[Opening Extracted entries section]

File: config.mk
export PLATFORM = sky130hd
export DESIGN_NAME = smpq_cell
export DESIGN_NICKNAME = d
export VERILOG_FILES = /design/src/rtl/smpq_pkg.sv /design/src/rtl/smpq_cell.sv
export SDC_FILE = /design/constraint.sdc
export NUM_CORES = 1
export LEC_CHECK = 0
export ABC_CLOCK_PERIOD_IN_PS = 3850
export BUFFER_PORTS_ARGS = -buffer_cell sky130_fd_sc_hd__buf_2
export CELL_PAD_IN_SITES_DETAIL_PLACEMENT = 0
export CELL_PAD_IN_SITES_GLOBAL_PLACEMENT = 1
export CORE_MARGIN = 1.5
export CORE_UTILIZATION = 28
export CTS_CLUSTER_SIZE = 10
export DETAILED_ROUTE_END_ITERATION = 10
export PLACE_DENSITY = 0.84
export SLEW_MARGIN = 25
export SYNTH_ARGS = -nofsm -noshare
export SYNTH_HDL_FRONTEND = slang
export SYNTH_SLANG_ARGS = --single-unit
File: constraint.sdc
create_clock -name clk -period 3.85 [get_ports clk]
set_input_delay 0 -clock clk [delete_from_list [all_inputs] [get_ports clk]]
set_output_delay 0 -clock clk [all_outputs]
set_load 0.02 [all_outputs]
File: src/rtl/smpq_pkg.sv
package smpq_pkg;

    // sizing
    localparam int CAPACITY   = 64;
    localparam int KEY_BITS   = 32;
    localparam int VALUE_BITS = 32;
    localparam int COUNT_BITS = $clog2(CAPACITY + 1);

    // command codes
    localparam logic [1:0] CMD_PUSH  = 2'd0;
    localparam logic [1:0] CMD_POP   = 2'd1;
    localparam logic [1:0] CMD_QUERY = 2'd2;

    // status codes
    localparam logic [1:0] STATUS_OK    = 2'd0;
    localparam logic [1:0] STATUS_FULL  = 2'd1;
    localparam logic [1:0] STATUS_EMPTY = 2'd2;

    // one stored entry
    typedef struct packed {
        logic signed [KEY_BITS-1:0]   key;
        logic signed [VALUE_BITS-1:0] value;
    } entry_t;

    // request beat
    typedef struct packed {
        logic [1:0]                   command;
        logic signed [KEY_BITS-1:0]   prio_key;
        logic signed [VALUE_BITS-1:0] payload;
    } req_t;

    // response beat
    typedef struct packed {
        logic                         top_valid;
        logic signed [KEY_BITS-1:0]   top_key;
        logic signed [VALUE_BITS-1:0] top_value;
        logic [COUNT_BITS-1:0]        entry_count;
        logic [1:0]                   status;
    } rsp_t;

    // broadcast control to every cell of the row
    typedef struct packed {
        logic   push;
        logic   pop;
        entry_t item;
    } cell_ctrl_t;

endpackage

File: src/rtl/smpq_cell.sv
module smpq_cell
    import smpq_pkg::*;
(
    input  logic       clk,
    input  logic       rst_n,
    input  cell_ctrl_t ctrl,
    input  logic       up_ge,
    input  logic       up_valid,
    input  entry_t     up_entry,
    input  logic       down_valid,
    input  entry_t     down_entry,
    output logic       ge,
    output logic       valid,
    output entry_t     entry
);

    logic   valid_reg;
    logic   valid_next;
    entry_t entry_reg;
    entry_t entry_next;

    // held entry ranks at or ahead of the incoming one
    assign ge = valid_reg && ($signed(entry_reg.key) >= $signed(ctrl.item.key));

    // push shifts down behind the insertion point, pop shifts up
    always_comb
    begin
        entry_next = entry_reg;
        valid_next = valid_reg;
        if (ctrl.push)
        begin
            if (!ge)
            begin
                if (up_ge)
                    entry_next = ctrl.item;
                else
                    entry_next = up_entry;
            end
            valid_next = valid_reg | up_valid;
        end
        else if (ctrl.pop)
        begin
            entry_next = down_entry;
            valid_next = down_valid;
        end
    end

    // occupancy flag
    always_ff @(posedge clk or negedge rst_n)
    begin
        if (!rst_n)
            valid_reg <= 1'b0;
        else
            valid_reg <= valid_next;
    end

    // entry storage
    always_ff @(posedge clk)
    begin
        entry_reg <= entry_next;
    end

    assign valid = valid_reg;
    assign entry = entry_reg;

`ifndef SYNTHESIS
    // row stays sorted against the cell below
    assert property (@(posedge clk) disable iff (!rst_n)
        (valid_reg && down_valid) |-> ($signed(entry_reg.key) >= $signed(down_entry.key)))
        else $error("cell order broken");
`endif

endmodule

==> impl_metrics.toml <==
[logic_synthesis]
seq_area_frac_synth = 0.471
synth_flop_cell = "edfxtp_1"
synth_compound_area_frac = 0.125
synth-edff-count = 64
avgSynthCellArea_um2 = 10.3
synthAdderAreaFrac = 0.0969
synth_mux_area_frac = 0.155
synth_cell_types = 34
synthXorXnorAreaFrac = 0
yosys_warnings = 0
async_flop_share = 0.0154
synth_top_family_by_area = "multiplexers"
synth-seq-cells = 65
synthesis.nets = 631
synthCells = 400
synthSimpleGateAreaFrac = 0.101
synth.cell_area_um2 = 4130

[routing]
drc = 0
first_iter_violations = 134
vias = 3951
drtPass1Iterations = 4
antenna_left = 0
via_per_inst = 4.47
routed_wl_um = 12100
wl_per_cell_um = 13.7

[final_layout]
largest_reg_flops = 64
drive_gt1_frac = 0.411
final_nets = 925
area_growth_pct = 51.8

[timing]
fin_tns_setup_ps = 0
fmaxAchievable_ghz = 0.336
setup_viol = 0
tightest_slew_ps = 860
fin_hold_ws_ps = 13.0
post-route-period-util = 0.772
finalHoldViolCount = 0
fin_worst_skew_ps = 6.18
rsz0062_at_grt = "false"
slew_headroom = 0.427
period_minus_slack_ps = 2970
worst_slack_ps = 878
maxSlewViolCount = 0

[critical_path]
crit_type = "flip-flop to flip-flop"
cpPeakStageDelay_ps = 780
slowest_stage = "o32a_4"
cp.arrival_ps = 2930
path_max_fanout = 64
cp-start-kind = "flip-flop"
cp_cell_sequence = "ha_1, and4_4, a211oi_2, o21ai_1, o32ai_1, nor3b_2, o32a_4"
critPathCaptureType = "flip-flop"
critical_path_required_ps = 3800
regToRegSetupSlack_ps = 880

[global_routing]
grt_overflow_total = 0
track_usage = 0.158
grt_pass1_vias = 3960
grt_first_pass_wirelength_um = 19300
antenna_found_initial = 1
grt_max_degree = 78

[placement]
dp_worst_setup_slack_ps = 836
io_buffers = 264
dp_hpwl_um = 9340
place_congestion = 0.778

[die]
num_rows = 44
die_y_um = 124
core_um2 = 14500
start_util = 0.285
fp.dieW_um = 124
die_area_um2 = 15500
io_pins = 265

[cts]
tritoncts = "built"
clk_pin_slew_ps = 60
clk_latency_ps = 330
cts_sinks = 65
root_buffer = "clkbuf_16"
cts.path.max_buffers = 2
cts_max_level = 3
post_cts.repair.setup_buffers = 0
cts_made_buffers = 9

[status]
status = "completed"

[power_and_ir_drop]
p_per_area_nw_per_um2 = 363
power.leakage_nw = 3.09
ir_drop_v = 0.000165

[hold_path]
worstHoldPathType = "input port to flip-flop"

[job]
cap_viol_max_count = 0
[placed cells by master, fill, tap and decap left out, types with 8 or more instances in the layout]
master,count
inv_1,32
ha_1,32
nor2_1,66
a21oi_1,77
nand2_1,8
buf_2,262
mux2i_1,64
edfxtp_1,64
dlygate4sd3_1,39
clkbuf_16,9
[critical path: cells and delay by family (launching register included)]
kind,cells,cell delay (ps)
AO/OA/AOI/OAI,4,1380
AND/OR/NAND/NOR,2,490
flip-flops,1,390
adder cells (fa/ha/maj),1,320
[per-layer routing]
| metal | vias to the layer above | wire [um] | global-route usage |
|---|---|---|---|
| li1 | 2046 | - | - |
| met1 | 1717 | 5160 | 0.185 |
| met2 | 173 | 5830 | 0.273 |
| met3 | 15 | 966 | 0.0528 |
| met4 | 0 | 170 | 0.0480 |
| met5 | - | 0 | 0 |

[Closing Extracted entries section]

Where the data above reaches the line holding "largest_reg_flops = 64", begin printing, and stop after the line holding "start_util = 0.285". Each line must be reproduced exactly, with nothing else added.

largest_reg_flops = 64
drive_gt1_frac = 0.411
final_nets = 925
area_growth_pct = 51.8

[timing]
fin_tns_setup_ps = 0
fmaxAchievable_ghz = 0.336
setup_viol = 0
tightest_slew_ps = 860
fin_hold_ws_ps = 13.0
post-route-period-util = 0.772
finalHoldViolCount = 0
fin_worst_skew_ps = 6.18
rsz0062_at_grt = "false"
slew_headroom = 0.427
period_minus_slack_ps = 2970
worst_slack_ps = 878
maxSlewViolCount = 0

[critical_path]
crit_type = "flip-flop to flip-flop"
cpPeakStageDelay_ps = 780
slowest_stage = "o32a_4"
cp.arrival_ps = 2930
path_max_fanout = 64
cp-start-kind = "flip-flop"
cp_cell_sequence = "ha_1, and4_4, a211oi_2, o21ai_1, o32ai_1, nor3b_2, o32a_4"
critPathCaptureType = "flip-flop"
critical_path_required_ps = 3800
regToRegSetupSlack_ps = 880

[global_routing]
grt_overflow_total = 0
track_usage = 0.158
grt_pass1_vias = 3960
grt_first_pass_wirelength_um = 19300
antenna_found_initial = 1
grt_max_degree = 78

[placement]
dp_worst_setup_slack_ps = 836
io_buffers = 264
dp_hpwl_um = 9340
place_congestion = 0.778

[die]
num_rows = 44
die_y_um = 124
core_um2 = 14500
start_util = 0.285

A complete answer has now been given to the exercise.